The prohibitions cover practices that the European legislature determined were incompatible with fundamental rights regardless of technical capability — not because the technology does not work, but because it should not be used for these purposes in this context.

There is no risk-based escape hatch. A system that falls under Art.5 cannot be redesigned to reduce risk or add safeguards to become compliant. The only response is discontinuation.


The Eight Prohibitions

Art.5(1)(a) — Subliminal Manipulation

Prohibition: AI systems that deploy subliminal techniques beyond a person's consciousness or manipulative techniques that exploit psychological weaknesses or biases, with the objective or effect of materially distorting behaviour in a way that causes or is likely to cause significant harm.

Key elements:

Developer relevance: This prohibition targets systems specifically designed to manipulate rather than inform. A recommendation engine that optimises for engagement is not automatically prohibited — but one engineered to exploit documented psychological vulnerabilities (scarcity triggers, loss aversion, social proof manipulation) with demonstrable harm potential enters prohibited territory. The effect-based standard means intent is not a defence.

Key distinction from legitimate persuasion: Advertising, A/B testing, personalisation, and recommendation systems are not prohibited unless they operate subliminally or exploit cognitive vulnerabilities with material harmful effect. The GDPR Recital 47 analogy is instructive: ordinary commercial communication is permitted; dark patterns causing significant harm are not.
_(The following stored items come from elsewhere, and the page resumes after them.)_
## src/rtl/tmr_pkg.sv

```systemverilog
package tmr_pkg;
  localparam int unsigned ADDR_W = 3;

  typedef enum logic [ADDR_W-1:0] {
    A_CTRL   = 3'd0,
    A_CNT_LO = 3'd1,
    A_CNT_HI = 3'd2,
    A_RLD_LO = 3'd3,
    A_RLD_HI = 3'd4
  } reg_addr_e;

  typedef struct packed {
    logic hi_flag;
    logic lo_flag;
    logic lo_ie;
    logic cap_en;
    logic split;
    logic run;
    logic src_sel;
    logic ext_sel;
  } ctrl_t;
endpackage

```

## src/rtl/tmr_prescale.sv

```systemverilog
module tmr_prescale #(
  parameter int unsigned DIV = 8
) (
  input  logic clk_i,
  input  logic rst_ni,
  input  logic tick_i,
  output logic pulse_o
);
  localparam int unsigned CW = (DIV > 1) ? $clog2(DIV) : 1;
  localparam logic [CW-1:0] LAST = CW'(DIV - 1);

  logic [CW-1:0] cnt_q;

  assign pulse_o = tick_i && (cnt_q == LAST);

  always_ff @(posedge clk_i or negedge rst_ni) begin
    if (!rst_ni) cnt_q <= '0;
    else if (tick_i) cnt_q <= (cnt_q == LAST) ? '0 : cnt_q + 1'b1;
  end
endmodule

```

## src/rtl/tmr_byte_cnt.sv

```systemverilog
module tmr_byte_cnt #(
  parameter int unsigned W = 8
) (
  input  logic         clk_i,
  input  logic         rst_ni,
  input  logic         step_i,
  input  logic         load_i,
  input  logic         zero_i,
  input  logic         wr_i,
  input  logic [W-1:0] wdata_i,
  input  logic [W-1:0] rld_i,
  output logic [W-1:0] cnt_o,
  output logic         max_o
);
  logic [W-1:0] cnt_q;

  assign cnt_o = cnt_q;
  assign max_o = &cnt_q;

  always_ff @(posedge clk_i or negedge rst_ni) begin
    if (!rst_ni)     cnt_q <= '0;
    else if (wr_i)   cnt_q <= wdata_i;
    else if (step_i) cnt_q <= load_i ? (zero_i ? '0 : rld_i) : cnt_q + 1'b1;
  end
endmodule

```

## src/rtl/tmr_split_capture.sv

```systemverilog
module tmr_split_capture
  import tmr_pkg::*;
#(
  parameter int unsigned BYTE_W  = 8,
  parameter int unsigned SYS_DIV = 12,
  parameter int unsigned REF_DIV = 8
) (
  input  logic              clk_i,
  input  logic              rst_ni,
  input  logic [ADDR_W-1:0] reg_addr_i,
  input  logic              reg_we_i,
  input  logic [BYTE_W-1:0] reg_wdata_i,
  output logic [BYTE_W-1:0] reg_rdata_o,
  input  logic              ref_a_tick_i,
  input  logic              ref_b_tick_i,
  input  logic              lo_sys_clk_i,
  input  logic              hi_sys_clk_i,
  output logic              irq_o
);
  localparam int unsigned NB    = 2;
  localparam int unsigned CNT_W = NB * BYTE_W;

  ctrl_t             ctrl_q, ctrl_d;
  logic [CNT_W-1:0]  rld_q;
  logic [CNT_W-1:0]  cnt;

  logic wr_ctrl;
  logic wr_cnt  [NB];
  logic wr_rld  [NB];

  assign wr_ctrl   = reg_we_i && (reg_addr_i == A_CTRL);
  assign wr_cnt[0] = reg_we_i && (reg_addr_i == A_CNT_LO);
  assign wr_cnt[1] = reg_we_i && (reg_addr_i == A_CNT_HI);
  assign wr_rld[0] = reg_we_i && (reg_addr_i == A_RLD_LO);
  assign wr_rld[1] = reg_we_i && (reg_addr_i == A_RLD_HI);

  // tick sources
  logic sys_pulse, ref_a_pulse, ref_b_pulse;

  tmr_prescale #(.DIV(SYS_DIV)) i_div_sys (
    .clk_i, .rst_ni, .tick_i(1'b1), .pulse_o(sys_pulse)
  );
  tmr_prescale #(.DIV(REF_DIV)) i_div_ref_a (
    .clk_i, .rst_ni, .tick_i(ref_a_tick_i), .pulse_o(ref_a_pulse)
  );
  tmr_prescale #(.DIV(REF_DIV)) i_div_ref_b (
    .clk_i, .rst_ni, .tick_i(ref_b_tick_i), .pulse_o(ref_b_pulse)
  );

  logic ext_tick, cap_tick, cap_evt;
  logic byte_tick [NB];

  // count and capture use opposite references for the same select value
  assign ext_tick     = ctrl_q.ext_sel ? (ctrl_q.src_sel ? ref_a_pulse : ref_b_pulse) : sys_pulse;
  assign cap_tick     = ctrl_q.src_sel ? ref_b_pulse : ref_a_pulse;
  assign cap_evt      = ctrl_q.cap_en & cap_tick;
  assign byte_tick[0] = lo_sys_clk_i | ext_tick;
  assign byte_tick[1] = hi_sys_clk_i | ext_tick;

  // byte counters
  logic              step  [NB];
  logic              load  [NB];
  logic              at_max[NB];
  logic [BYTE_W-1:0] bcnt  [NB];
  logic              full_max, step16;

  assign full_max = at_max[0] & at_max[1];
  assign step16   = ctrl_q.run & byte_tick[0];

  assign step[0] = ctrl_q.split ? byte_tick[0] : step16;
  assign step[1] = ctrl_q.split ? (ctrl_q.run & byte_tick[1]) : (step16 & at_max[0]);
  assign load[0] = ctrl_q.split ? at_max[0] : full_max;
  assign load[1] = ctrl_q.split ? at_max[1] : full_max;

  for (genvar g = 0; g < NB; g++) begin : g_byte
    tmr_byte_cnt #(.W(BYTE_W)) i_cnt (
      .clk_i,
      .rst_ni,
      .step_i (step[g]),
      .load_i (load[g]),
      .zero_i (ctrl_q.cap_en),
      .wr_i   (wr_cnt[g]),
      .wdata_i(reg_wdata_i),
      .rld_i  (rld_q[g*BYTE_W +: BYTE_W]),
      .cnt_o  (bcnt[g]),
      .max_o  (at_max[g])
    );
    assign cnt[g*BYTE_W +: BYTE_W] = bcnt[g];
  end

  logic set_lo, set_hi;
  assign set_lo = step[0] & at_max[0];
  assign set_hi = (step[1] & at_max[1]) | cap_evt;

  // hardware flag set wins over a same-cycle software write
  always_comb begin
    ctrl_d         = wr_ctrl ? ctrl_t'(reg_wdata_i[7:0]) : ctrl_q;
    ctrl_d.hi_flag = ctrl_d.hi_flag | set_hi;
    ctrl_d.lo_flag = ctrl_d.lo_flag | set_lo;
  end

  always_ff @(posedge clk_i or negedge rst_ni) begin
    if (!rst_ni) ctrl_q <= '0;
    else         ctrl_q <= ctrl_d;
  end

  always_ff @(posedge clk_i or negedge rst_ni) begin
    if (!rst_ni) begin
      rld_q <= '0;
    end else if (cap_evt) begin
      rld_q <= cnt;
    end else begin
      if (wr_rld[0]) rld_q[0 +: BYTE_W]      <= reg_wdata_i;
      if (wr_rld[1]) rld_q[BYTE_W +: BYTE_W] <= reg_wdata_i;
    end
  end

  assign irq_o = ctrl_q.hi_flag | (ctrl_q.lo_flag & ctrl_q.lo_ie);

  always_comb begin
    case (reg_addr_i)
      A_CTRL:   reg_rdata_o = BYTE_W'(ctrl_q);
      A_CNT_LO: reg_rdata_o = bcnt[0];
      A_CNT_HI: reg_rdata_o = bcnt[1];
      A_RLD_LO: reg_rdata_o = rld_q[0 +: BYTE_W];
      A_RLD_HI: reg_rdata_o = rld_q[BYTE_W +: BYTE_W];
      default:  reg_rdata_o = '0;
    endcase
  end
endmodule

```
--- src/rtl/irq_group_pkg.sv ---
package irq_group_pkg;

  localparam int WORD_W = 32;
  localparam int CRIT_N = 3;
  localparam int MAIN_N = 17;
  localparam int PERI_N = 22;

  // register word addresses
  localparam int A_MAIN_MASK = 0;
  localparam int A_PERI_MASK = 1;
  localparam int A_CRIT_MASK = 2;
  localparam int A_HI_SEL    = 3;
  localparam int A_MID_SEL   = 4;
  localparam int A_STATUS    = 5;

  // implemented bits and reset values
  localparam logic [WORD_W-1:0] MAIN_WR_BITS = 32'h0001_0fff;
  localparam logic [WORD_W-1:0] PERI_WR_BITS = 32'h7fff_fc00;
  localparam logic [WORD_W-1:0] CRIT_WR_BITS = 32'h0000_000b;

  // status field positions (decoded by software)
  localparam int CRIT_LO = 8;
  localparam int CRIT_V  = 10;
  localparam int MAIN_LO = 16;
  localparam int MAIN_V  = 21;
  localparam int PERI_LO = 24;
  localparam int PERI_V  = 29;

  // promoted codes
  localparam logic [1:0] CRIT_PROMO_CODE = 2'd2;
  localparam int         MAIN_PROMO_CODE = 4;

  typedef struct packed {
    logic mainMaskWr;
    logic periMaskWr;
    logic critMaskWr;
    logic hiSelWr;
    logic midSelWr;
  } regStrobe_t;

  function automatic logic [4:0] lowestSet(input logic [31:0] v);
    logic [4:0] idx;
    idx = '0;
    for (int i = 31; i >= 0; i--) begin
      if (v[i]) idx = 5'(i);
    end
    return idx;
  endfunction

  function automatic logic [1:0] lowest4(input logic [3:0] v);
    logic [1:0] idx;
    idx = '0;
    for (int i = 3; i >= 0; i--) begin
      if (v[i]) idx = 2'(i);
    end
    return idx;
  endfunction

endpackage

--- src/rtl/irq_group_ctrl.sv ---
module irq_group_ctrl
  import irq_group_pkg::*;
#(
  parameter int ADDR_W = 3
) (
  input  logic              clk,
  input  logic              rst,
  input  logic              wrEn,
  input  logic [ADDR_W-1:0] wrAddr,
  output regStrobe_t        strobes
);

  always_comb begin
    strobes = '0;
    if (wrEn) begin
      strobes.mainMaskWr = (wrAddr == ADDR_W'(A_MAIN_MASK));
      strobes.periMaskWr = (wrAddr == ADDR_W'(A_PERI_MASK));
      strobes.critMaskWr = (wrAddr == ADDR_W'(A_CRIT_MASK));
      strobes.hiSelWr    = (wrAddr == ADDR_W'(A_HI_SEL));
      strobes.midSelWr   = (wrAddr == ADDR_W'(A_MID_SEL));
    end
  end

  // at most one register written per cycle
  p_one_strobe_r11: assert property (@(posedge clk) disable iff (rst)
    $onehot0(strobes));

  // status address and upper addresses never produce a write
  p_status_ro_r11: assert property (@(posedge clk) disable iff (rst)
    (wrEn && wrAddr >= ADDR_W'(A_STATUS)) |-> (strobes == '0));

endmodule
Art.5(1)(b) — Exploitation of Vulnerabilities of Specific Groups

Prohibition: AI systems that exploit any of the vulnerabilities of a person or a specific group of persons due to their age, disability, or specific social or economic situation, with the objective or effect of materially distorting behaviour in a way that causes or is likely to cause significant harm.

Key elements:

Developer relevance: Systems targeting children with aggressive monetisation mechanics that exploit developmental psychology are the clearest case. Systems targeting people in financial distress with high-cost credit decisions that exploit decision-making under stress are a second clear case. The prohibition requires a causal link between the specific vulnerability and the manipulative mechanism — a system that happens to be used by children but does not exploit child-specific vulnerabilities does not automatically fall here.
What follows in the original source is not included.